Africa has over 77 million cigarette smokers, with over 250,000 dying each year from smoking-related conditions.
The Diana Award is a prestigious accolade presented to young people who are working in social action or humanitarian work. The Award takes its name from Diana, the late Princess of Wales, and was established in 1999. Yusuff Adebayo Adebisi was nominated by his mentor, Dr Don-Eliseo Lucero-Prisno of the London School of Hygiene and Tropical Medicine, and the founder of Global Health Focus, an initiative that aims to develop critical thinkers and leaders in global health.

Yusuff received the nomination based on his dedication in advancing research related to reducing the harm caused by smoking in Nigeria and across the globe. The nominee is also a graduate of the KAC Tobacco Harm Reduction (THR) Scholarship Programme and an advocate for the role harm reduction can play.

At the age of just 24, he has already published over 50 journal articles in academic journals including The Lancet, Tropical Medicine and Health, Journal of Global Health, American Journal of Tropical Medicine and Hygiene, Health Security, Conflict and Health and Global Health Research and Policy among others. Yusuff joined Knowledge·Action·Change’s (KAC) THR Scholarship Programme as a member of the second cohort in 2019/20.
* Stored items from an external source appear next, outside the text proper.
## src/rtl/ttb_pkg.sv

```systemverilog
package ttb_pkg;

  typedef enum logic { PH_PASS = 1'b0, PH_ROT = 1'b1 } phase_e;

  localparam int unsigned LATENCY = 2;

endpackage

```

## src/rtl/ttb_addsub.sv

```systemverilog
module ttb_addsub #(
  parameter int W = 18
) (
  input  logic                neg,
  input  logic signed [W-1:0] x,
  output logic signed [W-1:0] y
);
  localparam logic signed [W:0] MAXV = (W+1)'((1 << (W-1)) - 1);
  localparam logic signed [W:0] MINV = -(W+1)'(1 << (W-1));

  logic signed [W:0] wide;

  always_comb begin
    wide = neg ? ((W+1)'(0) - {x[W-1], x}) : {x[W-1], x};
    if (wide > MAXV)      y = MAXV[W-1:0];
    else if (wide < MINV) y = MINV[W-1:0];
    else                  y = wide[W-1:0];
  end
endmodule

```

## src/rtl/ttb_phase.sv

```systemverilog
module ttb_phase
  import ttb_pkg::*;
(
  input  logic   clk,
  input  logic   rst,
  input  logic   adv,
  output phase_e ph
);
  always_ff @(posedge clk) begin
    if (rst)      ph <= PH_PASS;
    else if (adv) ph <= (ph == PH_PASS) ? PH_ROT : PH_PASS;
  end
endmodule

```

## src/rtl/ttb_butterfly.sv

```systemverilog
module ttb_butterfly
  import ttb_pkg::*;
#(
  parameter int W = 18
) (
  input  logic                clk,
  input  logic                rst,
  input  logic                in_valid,
  input  logic                inverse,
  input  phase_e              ph_in,
  input  logic signed [W-1:0] a_re,
  input  logic signed [W-1:0] a_im,
  input  logic signed [W-1:0] b_re,
  input  logic signed [W-1:0] b_im,
  output logic                v_q,
  output logic                inv_q,
  output phase_e              ph_q,
  output logic signed [W-1:0] s_re_q,
  output logic signed [W-1:0] s_im_q,
  output logic signed [W-1:0] d_re_q,
  output logic signed [W-1:0] d_im_q
);
  localparam int LANES = 2;
  localparam logic signed [W:0] MAXV = (W+1)'((1 << (W-1)) - 1);
  localparam logic signed [W:0] MINV = -(W+1)'(1 << (W-1));

  function automatic logic signed [W-1:0] clamp(input logic signed [W:0] v);
    if (v > MAXV)      return MAXV[W-1:0];
    else if (v < MINV) return MINV[W-1:0];
    else               return v[W-1:0];
  endfunction

  logic signed [W-1:0] av [LANES];
  logic signed [W-1:0] bv [LANES];
  logic signed [W-1:0] sq [LANES];
  logic signed [W-1:0] dq [LANES];

  assign av[0] = a_re;
  assign av[1] = a_im;
  assign bv[0] = b_re;
  assign bv[1] = b_im;

  for (genvar g = 0; g < LANES; g++) begin : g_lane
    logic signed [W:0] add_w;
    logic signed [W:0] sub_w;
    assign add_w = {av[g][W-1], av[g]} + {bv[g][W-1], bv[g]};
    assign sub_w = {av[g][W-1], av[g]} - {bv[g][W-1], bv[g]};
    always_ff @(posedge clk) begin
      if (rst) begin
        sq[g] <= '0;
        dq[g] <= '0;
      end else if (in_valid) begin
        sq[g] <= clamp(add_w);
        dq[g] <= clamp(sub_w);
      end
    end
  end

  always_ff @(posedge clk) begin
    if (rst) begin
      v_q   <= 1'b0;
      inv_q <= 1'b0;
      ph_q  <= PH_PASS;
    end else begin
      v_q <= in_valid;
      if (in_valid) begin
        inv_q <= inverse;
        ph_q  <= ph_in;
      end
    end
  end

  assign s_re_q = sq[0];
  assign s_im_q = sq[1];
  assign d_re_q = dq[0];
  assign d_im_q = dq[1];
endmodule

```

## src/rtl/ttb_rotator.sv

```systemverilog
module ttb_rotator
  import ttb_pkg::*;
#(
  parameter int W = 18
) (
  input  logic                clk,
  input  logic                rst,
  input  logic                v_in,
  input  logic                inv_in,
  input  phase_e              ph_in,
  input  logic signed [W-1:0] s_re,
  input  logic signed [W-1:0] s_im,
  input  logic signed [W-1:0] d_re,
  input  logic signed [W-1:0] d_im,
  output logic                v_out,
  output logic signed [W-1:0] o_s_re,
  output logic signed [W-1:0] o_s_im,
  output logic signed [W-1:0] o_d_re,
  output logic signed [W-1:0] o_d_im
);
  logic signed [W-1:0] im_adj;
  logic signed [W-1:0] re_adj;
  logic signed [W-1:0] mux_re;
  logic signed [W-1:0] mux_im;

  // forward: -j -> (im, -re); inverse: +j -> (-im, re)
  ttb_addsub #(.W(W)) u_neg_im (.neg(inv_in),  .x(d_im), .y(im_adj));
  ttb_addsub #(.W(W)) u_neg_re (.neg(!inv_in), .x(d_re), .y(re_adj));

  assign mux_re = (ph_in == PH_ROT) ? im_adj : d_re;
  assign mux_im = (ph_in == PH_ROT) ? re_adj : d_im;

  always_ff @(posedge clk) begin
    if (rst) begin
      v_out  <= 1'b0;
      o_s_re <= '0;
      o_s_im <= '0;
      o_d_re <= '0;
      o_d_im <= '0;
    end else begin
      v_out <= v_in;
      if (v_in) begin
        o_s_re <= s_re;
        o_s_im <= s_im;
        o_d_re <= mux_re;
        o_d_im <= mux_im;
      end
    end
  end
endmodule

```

## src/rtl/trivial_twiddle_bfly.sv

```systemverilog
module trivial_twiddle_bfly
  import ttb_pkg::*;
#(
  parameter int W = 18
) (
  input  logic                clk,
  input  logic                rst,
  input  logic                in_valid,
  input  logic                inverse,
  input  logic signed [W-1:0] a_re,
  input  logic signed [W-1:0] a_im,
  input  logic signed [W-1:0] b_re,
  input  logic signed [W-1:0] b_im,
  output logic                out_valid,
  output logic signed [W-1:0] sum_re,
  output logic signed [W-1:0] sum_im,
  output logic signed [W-1:0] dif_re,
  output logic signed [W-1:0] dif_im
);
  phase_e              phase_q;
  logic                v1;
  logic                inv1;
  phase_e              ph1;
  logic signed [W-1:0] s1_re, s1_im, d1_re, d1_im;

  ttb_phase u_phase (
    .clk(clk), .rst(rst), .adv(in_valid), .ph(phase_q)
  );

  ttb_butterfly #(.W(W)) u_bfly (
    .clk(clk), .rst(rst), .in_valid(in_valid), .inverse(inverse),
    .ph_in(phase_q),
    .a_re(a_re), .a_im(a_im), .b_re(b_re), .b_im(b_im),
    .v_q(v1), .inv_q(inv1), .ph_q(ph1),
    .s_re_q(s1_re), .s_im_q(s1_im), .d_re_q(d1_re), .d_im_q(d1_im)
  );

  ttb_rotator #(.W(W)) u_rot (
    .clk(clk), .rst(rst), .v_in(v1), .inv_in(inv1), .ph_in(ph1),
    .s_re(s1_re), .s_im(s1_im), .d_re(d1_re), .d_im(d1_im),
    .v_out(out_valid),
    .o_s_re(sum_re), .o_s_im(sum_im), .o_d_re(dif_re), .o_d_im(dif_im)
  );
endmodule

```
Recipients of the Scholarship join a 12-month development programme which grounds scholars in the theory and practice of THR, including the use of safer nicotine products, such as vapes and snus. Yusuff’s project raised awareness of tobacco harm reduction approaches to reduce smoking-related harm in Nigeria, with outreach to and training for other pharmacists, healthcare professionals and fellow emerging global health experts.

Africa needs to embrace tobacco harm reduction

Meanwhile, The Africa Tobacco Harm Reduction Forum recently hosted by the Campaign for Safer Alternatives (CASA) addressed Kenya’s ban on innovative tobacco-free oral nicotine products (ONDS), saying that its putting a stumbling block in the smoking cessation journey of thousands.

Africa has over 77 million cigarette smokers, with over 250,000 dying each year from smoking-related conditions. In Kenya alone, it is estimated that about 30,000 people die yearly because of smoking. “By lagging behind the rest of the world in its stance on tobacco harm reduction (THR), the Kenyan government is blocking the escape from tobacco-related disease and death for 30,000 smokers a year, with no chance of reprieve,” said CASA Chairman Joseph Magero during the webinar.

“Kenya’s ongoing ‘quit or die’ tobacco control policy ignores the reality that too many smokers find it impossible to quit, even when they want to. Reduced harm products such as e-cigarettes and oral nicotine pouches give them a much safer alternative, a route away from cigarettes and a better chance of a smoke-free future.”